For an automated deployment check Deploying the Denodo Lakehouse Accelerator in Azure Using ARM guide
Red Hat OpenShift.
Google Kubernetes Engine (GKE).
The main steps for deploying it on a Kubernetes cluster are:
Create the Kubernetes cluster.
It is recommended to create a cluster with N + 2 nodes, with no other applications running on the nodes:
One single node for the Lakehouse Accelerator coordinator.
One single node for the Embedded Hive Metastore and its Embedded PostgreSQL.
N nodes for the Lakehouse Accelerator workers: one single node for each Lakehouse Accelerator worker.
Since the Denodo Lakehouse Accelerator requires a certain amount of CPU and memory to process queries, it is also recommended to start with nodes with at least 16-32 cores and 64-128 GB of memory.
For example, in Amazon Elastic Kubernetes Service you can start with m6a.8xlarge or r6a.4xlarge nodes.
See Sizing Recommendations for the Denodo Embedded MPP for more details.
Decide how the Denodo Lakehouse Accelerator will be exposed to Denodo server, based on the Kubernetes service type. The options are:
LoadBalancer. It is the option configured by default.
ClusterIP and Ingress. For this, it is necessary to install an ingress controller, such as the NGINX Ingress Controller, beforehand.
ClusterIP and Route. This option is only available in OpenShift, since routes are specific to OpenShift.
When using the Embedded PostgreSQL make sure the cluster has configured Kubernetes Storage Classes to provision Kubernetes Persistent Volumes. Because the cluster will use a Persistent Volume to ensure the persistence of metadata.

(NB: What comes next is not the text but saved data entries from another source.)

--- src/hdl/stepdir_pkg.sv ---
// Shared types and constants for the step/direction pulse generator.
// No dependencies.
package stepdir_pkg;

  // Default widths for the top level parameters
  localparam int DELAY_WIDTH_DEF    = 24;
  localparam int POSITION_WIDTH_DEF = 32;
  localparam int COUNT_WIDTH        = 32;

  // Timing limits
  localparam logic [31:0] MIN_HALF_PERIOD   = 32'd2;
  localparam logic [31:0] RESET_HALF_PERIOD = 32'd5000;

  typedef enum logic [1:0] {
    OP_TICK       = 2'd0,
    OP_MOVE       = 2'd1,
    OP_STOP       = 2'd2,
    OP_SET_ENABLE = 2'd3
  } op_t;

  typedef enum logic [1:0] {
    ST_OK      = 2'd0,
    ST_INVALID = 2'd1,
    ST_BUSY    = 2'd2
  } status_t;

  typedef enum logic [2:0] {
    REG_CONTROL_MODE   = 3'd0,
    REG_MICROSTEP_CODE = 3'd1,
    REG_HOLD_AFTER     = 3'd2,
    REG_DEFAULT_HALF   = 3'd3,
    REG_ENABLE_POL     = 3'd4
  } cfg_reg_t;

endpackage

See Persistent Volume for the Embedded PostgreSQL for details.
The Denodo Lakehouse Accelerator Helm chart and the container images are available at the Denodo’s Harbor Registry and also included in the Denodo Lakehouse Accelerator distribution.
Important
Denodo’s Harbor Registry credentials expire every 6 months. This implies log in to Denodo Harbor every 6 months so that Kubernetes can pull images from the Denodo’s Harbor Registry.
While this option is suitable for testing and proof-of-concept (POC) purposes, please consider a Private Container Image Registry for production scenarios as a best practice.
Configure the Denodo Lakehouse Accelerator through the Helm chart
values.yamlfile. See Configuration section.Deploy the Denodo Lakehouse Accelerator using
helm install lakehouseaccelerator lakehouseaccelerator/. See Deployment section.Autoscaling is optional, but recommended.
For autoscaling in Amazon EKS see Configuring an Autoscaling Denodo Lakehouse Accelerator Cluster in EKS.
For autoscaling in Azure Kubernetes Service see Configuring an Autoscaling Denodo Lakehouse Accelerator Cluster in AKS.